Since reading the article I have continued to observe many other countries making extremely large investments in higher education.   I am just home from Saudi Arabia where massive investments in higher education are being made as well.  There has been much written about Brazil's investment in higher education.  There are many countries participating in this trend.  That is, except my own country.

Of course I recognize that investment alone does not produce quality higher education and that the Chinese government’s determination to control knowledge and ideas that circulate nationally is an enormous problem.  And that building an effective academic culture will be an enormous and ongoing problem. Whether China is truly prepared to provide appropriate facilities and adequately remunerated faculty to support growing enrollments remains unclear.  That said, the infusion of capital will certainly lead to a lot more Chinese citizens with a university degree.  The Times tells us that during the last decade alone, China has quadrupled their number of university graduates.  Just as the GI Bill supported a diverse population at different kinds of institutions of varying quality in the US following the Second World War, the Chinese investment will undoubtedly do the same.  This it will likely lead to the improvement of the median level of education in China while building a much better educated work force.  According to the Times, multinationals from Intel to General Motors have taken not and are hiring, writing:  “China’s growing supply of university graduates is a talent pool that global corporations are eager to tap. ‘If they went to China for brawn, now they are going to China for brains,’ said Denis F. Simon, one of the best-known management consultants specializing in Chinese business.”

Of course I believe passionately that more education should be accessible to more people and that this kind of investment and expanded access is a good thing.  But the path China is on does imply a call to action for the rest of us.  We live in a competitive world and we need to consider the implications of massive infusions of capital in higher education by other governments.  Compare the Chinese\ investment in higher education with a few illustrative examples in the US.  State funding to the University of California in 2011/12 represented a 21.3% cut from the previous year. State funding to UC has dropped steadily over the past five years (although the trend has reversed some this year).  State appropriations to the University of Michigan in Ann Arbor represent less than 24% of the operating budget. In the 2012/13 budget of the University of Virginia, the state’s contribution is under 6%.  

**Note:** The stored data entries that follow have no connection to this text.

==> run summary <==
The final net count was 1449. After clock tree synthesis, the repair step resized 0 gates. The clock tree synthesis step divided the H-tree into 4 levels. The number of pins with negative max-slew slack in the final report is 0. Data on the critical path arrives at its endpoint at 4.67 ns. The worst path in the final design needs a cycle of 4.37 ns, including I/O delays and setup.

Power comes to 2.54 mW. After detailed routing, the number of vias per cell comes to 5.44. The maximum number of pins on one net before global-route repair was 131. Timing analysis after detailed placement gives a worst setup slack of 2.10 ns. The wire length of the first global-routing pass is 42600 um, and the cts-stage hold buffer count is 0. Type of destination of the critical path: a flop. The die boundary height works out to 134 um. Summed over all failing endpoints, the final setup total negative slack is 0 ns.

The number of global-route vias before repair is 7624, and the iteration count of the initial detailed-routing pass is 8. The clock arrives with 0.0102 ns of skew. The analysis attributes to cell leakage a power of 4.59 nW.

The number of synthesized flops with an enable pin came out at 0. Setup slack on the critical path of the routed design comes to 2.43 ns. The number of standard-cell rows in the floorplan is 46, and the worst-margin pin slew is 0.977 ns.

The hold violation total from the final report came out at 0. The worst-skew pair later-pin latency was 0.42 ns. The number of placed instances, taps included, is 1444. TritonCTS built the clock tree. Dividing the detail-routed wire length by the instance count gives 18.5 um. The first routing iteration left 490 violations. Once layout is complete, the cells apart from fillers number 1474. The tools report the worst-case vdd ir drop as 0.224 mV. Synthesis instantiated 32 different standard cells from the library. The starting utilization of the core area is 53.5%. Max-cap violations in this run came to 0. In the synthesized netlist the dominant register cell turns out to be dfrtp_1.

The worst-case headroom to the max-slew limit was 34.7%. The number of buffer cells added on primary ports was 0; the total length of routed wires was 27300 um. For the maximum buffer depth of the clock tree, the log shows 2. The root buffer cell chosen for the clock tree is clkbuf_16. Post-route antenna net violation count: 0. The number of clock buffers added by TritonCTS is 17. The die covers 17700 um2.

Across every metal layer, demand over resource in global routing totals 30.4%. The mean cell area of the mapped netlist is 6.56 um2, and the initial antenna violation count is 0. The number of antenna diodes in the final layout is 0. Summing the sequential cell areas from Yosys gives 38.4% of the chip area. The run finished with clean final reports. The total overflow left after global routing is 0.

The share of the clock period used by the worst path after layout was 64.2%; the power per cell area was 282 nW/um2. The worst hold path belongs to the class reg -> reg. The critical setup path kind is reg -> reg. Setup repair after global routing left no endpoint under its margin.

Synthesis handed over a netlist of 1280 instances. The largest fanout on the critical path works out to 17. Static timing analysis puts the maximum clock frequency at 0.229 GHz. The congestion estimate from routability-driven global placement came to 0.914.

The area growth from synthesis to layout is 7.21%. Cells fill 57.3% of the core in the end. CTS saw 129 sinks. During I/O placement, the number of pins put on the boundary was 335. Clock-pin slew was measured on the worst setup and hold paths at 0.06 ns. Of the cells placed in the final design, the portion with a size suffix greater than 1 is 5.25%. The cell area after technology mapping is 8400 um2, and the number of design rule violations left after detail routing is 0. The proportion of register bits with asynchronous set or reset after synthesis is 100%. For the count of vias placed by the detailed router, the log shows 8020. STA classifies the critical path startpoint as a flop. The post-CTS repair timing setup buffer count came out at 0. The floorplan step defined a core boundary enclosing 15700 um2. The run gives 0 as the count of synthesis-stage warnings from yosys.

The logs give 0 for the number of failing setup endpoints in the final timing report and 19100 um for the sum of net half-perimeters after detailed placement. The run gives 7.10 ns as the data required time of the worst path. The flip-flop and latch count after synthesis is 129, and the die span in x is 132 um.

These are only a few examples, but in a political environment hostile to taxes, many public universities are desperately short of the funding needed to sustain their goals of providing equitable access to all who are qualified as well as to continue to lead the world with the best opportunities for advanced education.  Like private universities, public institutions have little alternative other than raising fees, which increases the cynicism of conservative politicians towards higher education and puts a degree out of reach of ever more young Americans.  In other words, we are passing China, but going in opposite directions.

So despite our presumption that the US hosts the world’s best universities, we do not (or very soon will not) have the world’s best educated population.  And that has serious implications for the future.